Piccolo regno malinconico
Rivedendo The Irishman, mi è difficile non pensare a quanto si discosti dalle aspettative di quel che s’intende per un gangster movie di Scorsese. Siamo lontani dal ritmo vorticoso dettato dalle carrellate che avvolgevano Quei bravi ragazzi e Casinò. Non c’è la violenza barocca di The Departed.
Al contrario, c’è una ricerca al minimale, giustificata da un umanesimo di fondo, che avvicina The Irishman più a Silence, non esattamente un gangsters movie. The Irishman ha origine dalla nostalgia, non affettuosa, ma del lento invecchiamento e disfacimento di un mondo.
È lontana la cruda irriverenza giovanile di Mean Streets, Scorsese realizza volutamente una pellicola senile, lenta. The Irishman si riempie dei vuoti delle pellicole precedenti, un lungo e malinconico assolo di sax e brani anni Cinquanta, tutto quel che veniva eluso viene diluito nella storia di una vita dedicata alla mafia. Un racconto che abbraccia quarant’anni di vita pubblica e vita privata, quella nascosta tra gli accordi con il sindacato di Jimmy Hoffa e la fedeltà cieca all’organizzazione, rappresentata dalla lunga amicizia con il boss Russell Bufalino. In questo racconto, di grandi cambiamenti sociali e politici, si muove il silenzioso e instancabile Frank Sheeran. Un lavoratore, quasi un aziendalista della criminalità, non ossessionato dal potere e dai soldi, pronto a sacrificare dolorosamente i rapporti, in primis quello con la figlia. È l’opposto di Henry Hill, Ray Liotta in Quei bravi ragazzi: Henry è come un sopravvissuto a quella vita, se ne è drogato finché ha potuto, attratto dai suoi abbagli fino a rinnegarla, una volta che le cose sono crollate; Frank si è adattato alla “società”, accettandone i dettami, e l’ha difesa, con il suo silenzio, fino all’invecchiamento.

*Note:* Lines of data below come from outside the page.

==> src/rtl/ex_mem_pipe.sv <==
// ex_mem_pipe: EX/MEM pipeline register with elastic valid/ready handshake.
//
// Holds one instruction in a main entry (drives all outputs) and one in a
// skid entry, so the stage can absorb a single extra instruction while MEM
// back-pressures.  flush drops every held and incoming instruction.  Memory
// and write-back controls (and pc_src) are forced to 0 when no instruction is
// presented, so bubbles can never write memory, the register file or the PC.
//
// Ports:
//   clk, rst_n        clock, asynchronous active-low reset
//   flush             synchronous kill of held and incoming entries
//   in_valid/in_ready upstream handshake (in_ready = no skid entry held)
//   ctlwb_in, ctlm_in write-back controls; memory controls {memwrite,memread,branch}
//   adder_in, aluzero_in, aluout_in, readdat2_in, muxout_in  EX results
//   out_valid/out_ready downstream handshake
//   wb_ctlout, branch, memread, memwrite  masked controls
//   add_result, alu_result, rdata2out, zero, five_bit_muxout  data fields
//   pc_src            branch AND zero AND out_valid
module ex_mem_pipe #(
    parameter int DATA_W = 32,
    parameter int REG_W  = 5,
    parameter int WB_W   = 2
) (
    input  logic              clk,
    input  logic              rst_n,
    input  logic              flush,
    input  logic              in_valid,
    output logic              in_ready,
    input  logic [WB_W-1:0]   ctlwb_in,
    input  logic [2:0]        ctlm_in,
    input  logic [DATA_W-1:0] adder_in,
    input  logic              aluzero_in,
    input  logic [DATA_W-1:0] aluout_in,
    input  logic [DATA_W-1:0] readdat2_in,
    input  logic [REG_W-1:0]  muxout_in,
    output logic              out_valid,
    input  logic              out_ready,
    output logic [WB_W-1:0]   wb_ctlout,
    output logic              branch,
    output logic              memread,
    output logic              memwrite,
    output logic [DATA_W-1:0] add_result,
    output logic              zero,
    output logic [DATA_W-1:0] alu_result,
    output logic [DATA_W-1:0] rdata2out,
    output logic [REG_W-1:0]  five_bit_muxout,
    output logic              pc_src
);

    typedef struct packed {
        logic [WB_W-1:0]   wb;
        logic [2:0]        m;
        logic [DATA_W-1:0] add;
        logic              zero;
        logic [DATA_W-1:0] alu;
        logic [DATA_W-1:0] rd2;
        logic [REG_W-1:0]  rd;
    } entry_t;

    entry_t in_e;
    entry_t main_e;
    entry_t skid_e;
    logic   main_valid;
    logic   skid_valid;
    logic   accept_in;
    logic   advance;

    always_comb begin
        in_e      = '{wb: ctlwb_in, m: ctlm_in, add: adder_in, zero: aluzero_in,
                      alu: aluout_in, rd2: readdat2_in, rd: muxout_in};
        in_ready  = ~skid_valid;
        accept_in = in_valid & in_ready;
        advance   = ~main_valid | out_ready;
    end

    always_ff @(posedge clk or negedge rst_n) begin
        if (!rst_n) begin
            main_e     <= '0;
            skid_e     <= '0;
            main_valid <= 1'b0;
            skid_valid <= 1'b0;
        end else if (flush) begin
            // Data fields keep stale values; only the valid bits matter.
            main_valid <= 1'b0;
            skid_valid <= 1'b0;
        end else if (advance) begin
            if (skid_valid) begin
                main_e     <= skid_e;
                main_valid <= 1'b1;
                if (accept_in) begin
                    skid_e <= in_e;
                end else begin
                    skid_valid <= 1'b0;
                end
            end else begin
                main_e     <= in_e;
                main_valid <= accept_in;
            end
        end else if (accept_in) begin
            skid_e     <= in_e;
            skid_valid <= 1'b1;
        end
    end

    always_comb begin
        out_valid       = main_valid;
        wb_ctlout       = main_valid ? main_e.wb : '0;
        branch          = main_valid & main_e.m[0];
        memread         = main_valid & main_e.m[1];
        memwrite        = main_valid & main_e.m[2];
        pc_src          = main_valid & main_e.m[0] & main_e.zero;
        add_result      = main_e.add;
        zero            = main_e.zero;
        alu_result      = main_e.alu;
        rdata2out       = main_e.rd2;
        five_bit_muxout = main_e.rd;
    end

endmodule
==> config.mk <==
export PLATFORM = sky130hd
export DESIGN_NAME = ex_mem_pipe
export DESIGN_NICKNAME = d
export VERILOG_FILES = /design/src/rtl/ex_mem_pipe.sv
export SDC_FILE = /design/constraint.sdc
export NUM_CORES = 1
export LEC_CHECK = 0
export CORE_UTILIZATION = 40
export CTS_BUF_LIST = sky130_fd_sc_hd__clkbuf_8
export DETAILED_ROUTE_END_ITERATION = 16
export GPL_TIMING_DRIVEN = 0
export PLACE_DENSITY = 0.63
export SLEW_MARGIN = 20
export SYNTH_ARGS = -nofsm -noshare
export SYNTH_HDL_FRONTEND = slang
export SYNTH_SLANG_ARGS = --single-unit
==> constraint.sdc <==
create_clock -name clk -period 3.3 [get_ports clk]
set_clock_uncertainty 0.15 [all_clocks]
set_input_delay 0.66 -clock clk [delete_from_list [all_inputs] [get_ports clk]]
set_output_delay 0.66 -clock clk [all_outputs]
set_load 0.1 [all_outputs]
* Yosys cells after proc, flatten, opt, wreduce, memory -nomap -nowiden
Cells that the tools add are included.
** Word-level totals
- RAM bits :: 0
- Latch bits :: 0
- Memory bits (read-only) :: 0
- Input port bits :: 112
- Memories :: 0
- Output and inout bits :: 110
- Flip-flop bits (word level) :: 216
** Operators by class
- $mul :: 0
- Bitwise gates (word level) :: 9
- Equal/unequal tests :: 1
- Reduce and logical (&&, ||, !) cells :: 4
- Shift operators :: 0
- Magnitude comparators :: 0
- Div/mod/pow operators :: 0
- Add/subtract/negate cells :: 0
- Muxes and demuxes :: 13
** Operator list (number)
- $mux 107 :: 4
- $mux 1 :: 8
- $and 1x1->1 :: 5
- $reduce_and 2->1 :: 2
- $not 1->1 :: 3
- $reduce_bool 3->1 :: 1
- $mux 2 :: 1
- $ne 2x2->1 const B :: 1
- $reduce_bool 2->1 :: 1
- $or 1x1->1 :: 1

* Logic depth before layout (Yosys ltp)
- Depth after elaboration :: 6
- Depth in mapped cells :: 6

* Worst setup path after synthesis
No wires, ideal clock.
- Kind :: flip-flop to output port
- Start point :: register main_valid (netlist: out_valid)
- End point :: output pc_src
- Slack :: 0.613 ns
- Arrival time :: 1.877 ns
- Stages on the path, launching flop included :: 2
- Buffers on the path :: 0
- Cells stage by stage :: dfrtp_1 -> and3_1
** On the way
- Word-level cells in the longest chain between the ends :: 2
** Ends and longest elaborated chain
- start, declared :: RTL line 63 : logic main_valid;
- start signal, assigned :: RTL line 97 : main_valid <= accept_in;
- $and 1x1->1 (2 in a row) :: RTL line 111 : pc_src = main_valid & main_e.m[0] & main_e.zero;
- end, declared :: RTL line 47 : output logic pc_src
No other way between the ends.

* Final worst setup path
- Start point :: register main_valid (netlist: out_valid)
- End point :: output memread
** On the way
- Word-level cells in the longest chain between the ends :: 1
** Ends and longest elaborated chain
- $and 1x1->1 :: RTL line 109 : memread = main_valid & main_e.m[1];
- end, declared :: RTL line 40 : output logic memread,
No other way between the ends.

==> results.yml <==
outcome:
  status: "complete, no violations"
timing:
  finalHoldViolations: 0
  tightestPinTransition_ns: 1.053
  max_freq_mhz: 314.9
  setup_viol: 0
  final.period_utilization_pct: 96.23
  rsz0062_at_grt: "no"
  period_minus_slack_ns: 3.175
  drv_slew: 0
  relSlewSlack_pct: 29.61
  final.setup.tns_ns: 0
placed_design:
  place_hpwl_um: 16830
  dp_cells: 1367
  numPortBuffers: 221
  placed_area_um2: 12680
  gp_congestion: 0.7367
grt:
  grt.met3_usage_pct: 5.221
  grt_start_max_net_pins: 79
  gr-total-overflow: 0
  grt_usage_pct: 19.69
  grt_use_met1_pct: 26.04
  grt_pass1_wl_um: 39810
  grt_pass1_vias: 7402
  antenna_found_initial: 3
  use_met2_pct: 31.76
  busiest_layer: "met2"
critical_path:
  rrSetupSlack_ns: 1.10
  startpoint_type: "flip-flop"
  critPathRequiredTime_ns: 2.49
  worstPathArrival_ns: 2.37
  crit_fanout: 8
  setup.worst_path.class: "reg2out"
  worstSetupEndpointType: "output port"
logic_synthesis:
  ys_seq_area_share_pct: 54.05
  ys_ff_latch: 216
  syn_inst: 820
  ys_top_cells_by_area: "dfrtp_1 54%, mux2i_1 11%, o21ai_0 11%"
  synth_nets: 932
  netlist_area_um2: 10000
  synth_top_area_share_pct: 54.05
  avgSynthCellArea_um2: 12.19
  yosysUniqueCellTypes: 19
  yosysWarningCount: 0
  synth.largest_area_cell: "dfrtp_1"
drt:
  routed_wl_um: 24500
  drc: 0
  vias: 6923
  dr.pass1.iters: 4
  wl_per_cell_um: 17.15
  detail-route-antenna-nets: 0
  via_per_inst: 4.845
  drt-initial-drc-count: 252
clock_network:
  numCtsBuffers: 39
  numClockSinks: 216
  root_buffer: "clkbuf_8"
  clock_path_buffers: 3
  path_clk_slew_ns: 0.05
  cts_tree: "yes"
  post_cts_buffers: 0
  worstSkewPairLatency_ns: 0.52
  htreeDepth: 2
die:
  die_h_um: 160.1
  num_io_pins: 222
  die_x_um: 160.1
  core_um2: 24390
  die_area_um2: 25640
  num_rows: 57
  initial_core_util_pct: 41.00
layout:
  fin_util_pct: 54.92
  design_area_um2: 13400
  drive_above_1_share_pct: 25.91
  synthToLayoutAreaGrowth_pct: 33.97
  fin_cells: 1429
  nNetsFinal: 1196
pwr:
  peakVddDrop_uv: 366.3
  p_leak_nw: 5.724
  power_mw: 8.346
  cellPowerDensity_nw_per_um2: 623.0
run:
  cap_violations: 0
worst_hold_path:
  hold_path_class: "reg2reg"
==> layer usage <==
metal	vias to the layer above	share of wire [%]
li1	3309	-
met1	3397	44
met2	177	47
met3	40	6.9
met4	0	1.8
met5	-	0
==> flip-flops by register name, indices dropped and copies added (netlist names) <==
register,flops
add_result,32
alu_result,32
five_bit_muxout,5
main_e,5
out_valid,1
rdata2out,32
skid_e,107
skid_valid,1
zero,1
==> synth_stat cells (all sizes together) <==
library cell / n
inv: 1
or2: 1
dfrtp: 216
clkbuf: 35
and2: 5
and2b: 1
buf: 126
nand3: 1
nor2: 3
o21ai: 215
mux2: 107
mux2i: 107
nor3: 1
and3: 1
==> per-stage QoR <==
stage          hold WS (ns)  worst slack [ns]
6_report             0.3520            0.1245
3_3_place_gp         0.3347            -8.221
4_1_cts              0.3556           0.04841
3_5_place_dp         0.3433            0.1082
2_1_floorplan        0.2144            0.6125
5_1_grt              0.3594           0.03528
==> logic make-up (layout without fill, tap and decap cells) <==
logic type	count (synthesis)	after routing	synth area share, %
muxes	214	214	23.89
and+or+nand+nor	13	13	0.8509
AOI/OAI and AO/OA	215	215	10.76
DFF	216	216	54.05
other	0	1	0
buffers and inverters	162	446	10.45
==> what timing repair did <==
item,CTS,global route
endpoints found under the setup margin,1,0
hold endpoints to repair,62,0
resized for setup,1,0
hold buffers,1,0
==> worst max-delay path: stages (launching register included) <==
cell and delay, ns:
dfrtp_1 0.50, and2_1 0.17, clkdlybuf4s50_1 1.18
==> cells in the final DEF, fill, tap and decap left out, drive strengths merged, types with 2 or more instances in the layout <==
cell type,instances
nor2,3
mux2i,107
buf,129
clkbuf,82
clkinv,2
and2,5
clkdlybuf4s50,219
o21ai,215
dfrtp,216
inv,12
mux2,107
==> path summary, 6_finish.rpt <==
check | from | endpoint | cells after the start
max in group asynchronous | rst_n | skid_e[75]$_DFFE_PN0P_ | 3
max reg2reg | out_valid$_DFFE_PN0P_ | alu_result[19]$_DFFE_PN0P_ | 6
min in group asynchronous | rst_n | skid_e[10]$_DFFE_PN0P_ | 2
min | main_e[103]$_DFFE_PN0P_ | main_e[103]$_DFFE_PN0P_ | 2
min reg2reg | main_e[103]$_DFFE_PN0P_ | main_e[103]$_DFFE_PN0P_ | 2
max | out_valid$_DFFE_PN0P_ | memread | 2
==> power by group <==
group	total (mW)	internal, mW	leakage [nW]	switching [mW]
sequential	3.39	3.15	2.65	0.243
clock	2.34	1.29	0.412	1.05
combinational	2.62	0.971	2.67	1.64
==> area by class of cell <==
| cell class | instances | area, um2 |
|---|---|---|
| diodes | 1 | 2.502 |
| plain buffers | 160 | 1037 |
| clock buffers | 48 | 660.6 |
| clock inverters | 13 | 51.30 |
| fillers | 2163 | 10990 |
| inverters | 1 | 3.754 |
| multi-input cells | 442 | 3550 |
| flip-flops and latches | 216 | 5405 |
| well taps | 324 | 405.4 |
| repair buffers | 224 | 2281 |
No activity file was read; power rests on OpenSTA's default activity.
<file path="src/rtl/bcd_pkg.sv">
// bcd_pkg: shared BCD constants, converter FSM states and display glyph codes.
package bcd_pkg;
    localparam int BCD_WIDTH = 4;
    localparam logic [BCD_WIDTH-1:0] BCD_MAX_DIGIT = 4'd9;
    localparam logic [BCD_WIDTH-1:0] BCD_CORR = 4'd3;
    // Non-decimal nibble codes the display side renders as sign/blank glyphs
    localparam logic [BCD_WIDTH-1:0] BCD_GLYPH_MINUS = 4'hA;
    localparam logic [BCD_WIDTH-1:0] BCD_GLYPH_BLANK = 4'hF;

    typedef enum logic [1:0] {
        IDLE    = 2'd0,
        CONVERT = 2'd1,
        DONE    = 2'd2
    } state_e;

    function automatic logic digit_bad(input logic [BCD_WIDTH-1:0] d);
        return d > BCD_MAX_DIGIT;
    endfunction
endpackage

</file>
<file path="src/rtl/bcd_dabble_rev_step.sv">
// bcd_dabble_rev_step: one reverse double-dabble iteration over {bcd, bin}:
// shift right by one, then subtract 3 from every BCD nibble that is now >= 8.
module bcd_dabble_rev_step
    import bcd_pkg::*;
#(
    parameter int DIGITS = 5,
    localparam int W = DIGITS * BCD_WIDTH
) (
    input  logic [2*W-1:0] sr_i,
    output logic [2*W-1:0] sr_o
);
    logic [2*W-1:0] sh;

    assign sh = sr_i >> 1;
    assign sr_o[W-1:0] = sh[W-1:0];

    for (genvar d = 0; d < DIGITS; d++) begin : g_dig
        logic [BCD_WIDTH-1:0] n;
        assign n = sh[W + d*BCD_WIDTH +: BCD_WIDTH];
        assign sr_o[W + d*BCD_WIDTH +: BCD_WIDTH] = (n >= 4'd8) ? n - BCD_CORR : n;
    end
endmodule

</file>
<file path="src/rtl/bcd_to_bin_serial.sv">
// bcd_to_bin_serial: serial signed BCD -> two's-complement converter, one bit per clock.
// Define BCD_DIGIT_CHECK_EN to add the digit_err output flagging input nibbles above 9.
module bcd_to_bin_serial
    import bcd_pkg::*;
#(
    parameter int DIGITS = 5,
    localparam int BIN_WIDTH = DIGITS * BCD_WIDTH
) (
    input  logic                   clk,
    input  logic                   rst_n,
    input  logic                   in_valid,
    output logic                   in_ready,
    input  logic [BIN_WIDTH-1:0]   bcd_in,
    input  logic                   neg_in,
    output logic                   out_valid,
    input  logic                   out_ready,
    output logic [BIN_WIDTH:0]     bin_out
`ifdef BCD_DIGIT_CHECK_EN
    ,
    output logic                   digit_err
`endif
);
    localparam int CW = $clog2(BIN_WIDTH);
    localparam logic [CW-1:0] LAST = CW'(BIN_WIDTH - 1);

    state_e                 state_q, state_d;
    logic [2*BIN_WIDTH-1:0] sr_q, sr_d, sr_step;
    logic [CW-1:0]          cnt_q, cnt_d;
    logic                   neg_q, neg_d;
    logic [BIN_WIDTH:0]     bin_q, bin_d, mag;

    bcd_dabble_rev_step #(.DIGITS(DIGITS)) u_step (
        .sr_i(sr_q),
        .sr_o(sr_step)
    );

    // Magnitude after the final iteration; zero-extended so negation never overflows
    assign mag       = {1'b0, sr_step[BIN_WIDTH-1:0]};
    assign in_ready  = state_q == IDLE;
    assign out_valid = state_q == DONE;
    assign bin_out   = bin_q;

`ifdef BCD_DIGIT_CHECK_EN
    logic err_q, err_d, bad;

    always_comb begin
        bad = 1'b0;
        for (int i = 0; i < DIGITS; i++)
            bad = bad | digit_bad(bcd_in[i*BCD_WIDTH +: BCD_WIDTH]);
    end

    assign digit_err = err_q;
`endif

    always_comb begin
        state_d = state_q;
        sr_d    = sr_q;
        cnt_d   = cnt_q;
        neg_d   = neg_q;
        bin_d   = bin_q;
`ifdef BCD_DIGIT_CHECK_EN
        err_d   = err_q;
`endif
        case (state_q)
            IDLE: if (in_valid) begin
                sr_d    = {bcd_in, {BIN_WIDTH{1'b0}}};
                neg_d   = neg_in;
                cnt_d   = '0;
                state_d = CONVERT;
`ifdef BCD_DIGIT_CHECK_EN
                err_d   = bad;
`endif
            end
            CONVERT: begin
                sr_d  = sr_step;
                cnt_d = cnt_q + 1'b1;
                if (cnt_q == LAST) begin
                    state_d = DONE;
                    bin_d   = neg_q ? -mag : mag;
                end
            end
            DONE: if (out_ready) begin
                state_d = IDLE;
`ifdef BCD_DIGIT_CHECK_EN
                err_d   = 1'b0;
`endif
            end
            default: state_d = IDLE;
        endcase
    end

    always_ff @(posedge clk or negedge rst_n) begin
        if (!rst_n) begin
            state_q <= IDLE;
            sr_q    <= '0;
            cnt_q   <= '0;
            neg_q   <= 1'b0;
            bin_q   <= '0;
`ifdef BCD_DIGIT_CHECK_EN
            err_q   <= 1'b0;
`endif
        end else begin
            state_q <= state_d;
            sr_q    <= sr_d;
            cnt_q   <= cnt_d;
            neg_q   <= neg_d;
            bin_q   <= bin_d;
`ifdef BCD_DIGIT_CHECK_EN
            err_q   <= err_d;
`endif
        end
    end
endmodule

</file>
<file path="config.mk">
export PLATFORM = sky130hd
export DESIGN_NAME = bcd_to_bin_serial
export DESIGN_NICKNAME = d
export VERILOG_FILES = /design/src/rtl/bcd_pkg.sv /design/src/rtl/bcd_dabble_rev_step.sv /design/src/rtl/bcd_to_bin_serial.sv
export SDC_FILE = /design/constraint.sdc
export NUM_CORES = 1
export LEC_CHECK = 0
export ABC_AREA = 1
export ABC_CLOCK_PERIOD_IN_PS = 4000
export CAP_MARGIN = 0
export CORE_ASPECT_RATIO = 1.25
export CORE_MARGIN = 4
export CORE_UTILIZATION = 59
export DETAILED_ROUTE_END_ITERATION = 10
export GPL_ROUTABILITY_DRIVEN = 0
export PLACE_DENSITY = 0.85
export SLEW_MARGIN = 20
export SYNTH_ARGS = -nofsm -noshare
export SYNTH_HDL_FRONTEND = slang
export SYNTH_SLANG_ARGS = --single-unit
</file>
<file path="constraint.sdc">
create_clock -name clk -period 4 [get_ports clk]
set_clock_uncertainty 0.15 [all_clocks]
set_input_delay 0.6 -clock clk [delete_from_list [all_inputs] [get_ports clk]]
set_output_delay 0.6 -clock clk [all_outputs]
set_load 0.005 [all_outputs]
</file>
==> impl_metrics.tcl <==
set metrics [dict create \
    r2r_cells 7 \
    setup_viol 0 \
    first_iter_violations 159 \
    rsz0062_at_grt "false" \
    numClockSinks 68 \
    finalNonFillerCells 537 \
    vias 2934 \
    hold_viol 0 \
    num_rows 31 \
    drtPass1Iterations 5 \
    ir_worst_vdd_uv 566 \
    maxCapViolCount 0 \
    synthXorXnorAreaFrac 0.0171 \
    dp_cells 522 \
    fillers 445 \
    critPathKind "reg2reg" \
    critPathLaunchType "flop" \
    post_synth_fa_ha_maj_area_fraction 0.0348 \
    ys_top_cells_by_area "dfrtp_1 47%, nand2_1 9.6%, o22ai_2 6.6%" \
    hold_path.class "in2async" \
    crit_slowest_cell "dfrtp_1" \
    track_usage 0.223 \
    diodes 0 \
    post_cts_buffers 0 \
    grt_max_degree 49 \
    async_reset_ff_frac 1.00 \
    antenna_left 0 \
    synth_area_um2 3590 \
    antenna_found_initial 0 \
    yosysTopAreaCell "dfrtp_1" \
    yosysTopAreaCellShare 0.474 \
    wl_um 7480 \
    fmax_ghz 0.442 \
    synth_simple_gate_area_frac 0.205 \
    multi_input_area_um2 1620 \
    grt_pass1_vias 2883 \
    post-dp-hpwl_um 5380 \
    required_ps 4060 \
    clk_latency_ps 350 \
    die-height_um 95.3 \
    viasPerCell 5.46 \
    gr-total-overflow 0 \
    path_buf_inv 3 \
    synth_seq_cells 68 \
    tightest_slew_ps 691 \
    syn-num-nets 441 \
    grt_first_pass_wirelength_um 13100 \
    crit_fanout 39 \
    hold_buffers 0 \
    area_growth_pct 18.9 \
    drive_above_1_share 0.123 \
    final_common_cell "nand2_1" \
    synth-main-ff-cell "dfrtp_1" \
    power_leakage_uw 0.00200 \
    max_stage_delay_ps 420 \
    numCtsBuffers 9 \
    portBuffers 47 \
    die_x_um 77.8 \
    io_pins 48 \
    powerDensity_nw_per_um2 834 \
    cts_resized 0 \
    synth_compound_area_frac 0.190 \
    synth_top_family_by_area "simple AND/OR/NAND/NOR gates" \
    die-area_um2 7410 \
    post-route-min-period_ps 2260 \
    regArea_um2 1700 \
    final_nets 486 \
    cp.arrival_ps 2320 \
    wl_per_cell_um 13.9 \
    synthCells 406 \
    yosysUniqueCellTypes 36 \
    h-tree-depth 3 \
    stdcell_area_um2 4270 \
    clock_path_buffers 2 \
    crit_chain "nand2_1 -> buf_4 -> inv_2 -> nor2_8 -> inv_4 -> o211ai_1 -> o21ai_0" \
    drc 0 \
    yosysSeqAreaShare 0.474 \
    placed_area_um2 4080 \
    core-area_um2 5860 \
    final_cell_mix "92 x nand2_1, 68 x dfrtp_1, 46 x clkdlybuf4s50_1, 37 x inv_1, 37 x nand3_1" \
    synth_warnings 0 \
    tritoncts "yes" \
    status "finished clean" \
    cts.root.buffer_cell "clkbuf_8" \
    initial_utilization 0.614 \
    period_share 0.565 \
    cts.clk_slew.worst_paths_ps 70 \
    setup_tns_ps 0 \
    avgSynthCellArea_um2 8.85 \
    cp.depth 7 \
    relSlewSlack 0.539 \
    synth_edf_count 0 \
    path_delay_family "buffers and inverters" \
    drv_slew 0 \
    crit_path_end_kind "flop" \
    synthMuxAreaShare 0.00279 \
]
==> cell usage after synthesis, types with 6 or more instances <==
library cell and number:
a21oi_1 15, buf_2 9, dfrtp_1 68, ha_1 10, inv_1 37, inv_2 6
nand2_1 92, nand3_1 37, nor2_1 29, o211ai_1 6, o21ai_0 23, o21ai_1 8
o221ai_1 6, o22ai_2 19, xor2_1 6
==> per-stage QoR <==
step                      total power, uW   util  worst slack [ps]  hold WS (ps)
after floorplan                      2530      -              2490           154
after global placement               2920  0.696              1620           312
after detailed placement             3010  0.696              1540           314
after CTS                            3580  0.729              1730           317
after global routing                 3890  0.729              1530           150
final                                3560  0.729              1740           113
==> cells by family (layout without fill, tap and decap cells) <==
logic type / count (synthesis) / in the layout
adders and majority gates: 10 / 10
muxes: 1 / 1
buffers and inverters: 60 / 109
and+or+nand+nor: 168 / 168
xor gates and xnor gates: 7 / 7
DFF: 68 / 68
AOI/OAI and AO/OA: 92 / 92
==> sequential cells by signal, indices dropped and copies added, names as in the netlist <==
register,count
sr_q,39
bin_out,21
cnt_q,5
state_q,2
neg_q,1
==> final cells by class <==
| type | count | share of cell area |
|---|---|---|
| clock buffers | 10 | 0.0322 |
| repair buffers | 49 | 0.113 |
| well taps | 82 | 0.0240 |
| flip-flops and latches | 68 | 0.398 |
| inverters | 45 | 0.0413 |
| multi-input cells | 278 | 0.379 |
| clock inverters | 5 | 0.0123 |
==> final timing paths <==
check,from,end,slack [ps]
max,state_q[0],sr_q[34],1740
max reg2reg,state_q[0],sr_q[34],1740
min reg2reg,bin_out[9],bin_out[9],320
max in group asynchronous,rst_n,bin_out[9],2910
min in group clk,bin_out[9],bin_out[9],320
min,rst_n,sr_q[3],110
==> layer usage <==
metal	GRT usage	up-vias	share of wire
met2	0.384	89	0.49
met1	0.271	1379	0.43
li1	-	1451	-
met5	0	-	0
met4	0.0979	0	0.022
met3	0.0454	15	0.048
==> power by group <==
group / internal [uW] / switching [uW]
sequential: 993 / 240
combinational: 752 / 1030
clock: 298 / 254
No activity file was read; power rests on OpenSTA's default activity.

Ma anche dopo i titoli di coda, un quesito rimane, è davvero quello che ci si sarebbe aspettati da The Irishman? È davvero un gangster movie che racchiude in sé tutte le tematiche, le situazioni, i personaggi narrati da Scorsese? No, se lo si guarda aspettandosi la cifra stilistica che Scorsese regista aveva scelto in precedenza, ma se pensiamo a Scorsese cinefilo, allora ci troviamo di fronte al suo Gattopardo. Un film dal sapore decadentista, in cui lo scontro non è tra il vecchio e il nuovo, ma tra quello che è da sempre stato l’occhio su quel mondo e quello che Scorsese ha invece scelto, asciutto e poco malinconico. Quasi come un documentarista che filma sotterraneamente, più che i processi mafiosi dietro a grandi affari politici-economici, il lento asservimento di fedeltà e fiducia che si cementifica in Frank. È forse questo il grande conflitto, un po’ metacinematografico, indagato da Scorsese, uno sguardo distaccato e asciutto, ma sempre pregno del fascino per quel piccolo regno malinconico, che non è solo stato reale, ma è diventato icona del cinema.
The Irishman [id., USA, 2019], REGIA Martin Scorsese. CAST Robert De Niro, Al Pacino, Joe Pesci, Harvey Keitel. SCENEGGIATURA Steven Zaillian. FOTOGRAFIA Rodrigo Prieto. MUSICHE Robbie Robertson. Drammatico, durata 209 minuti.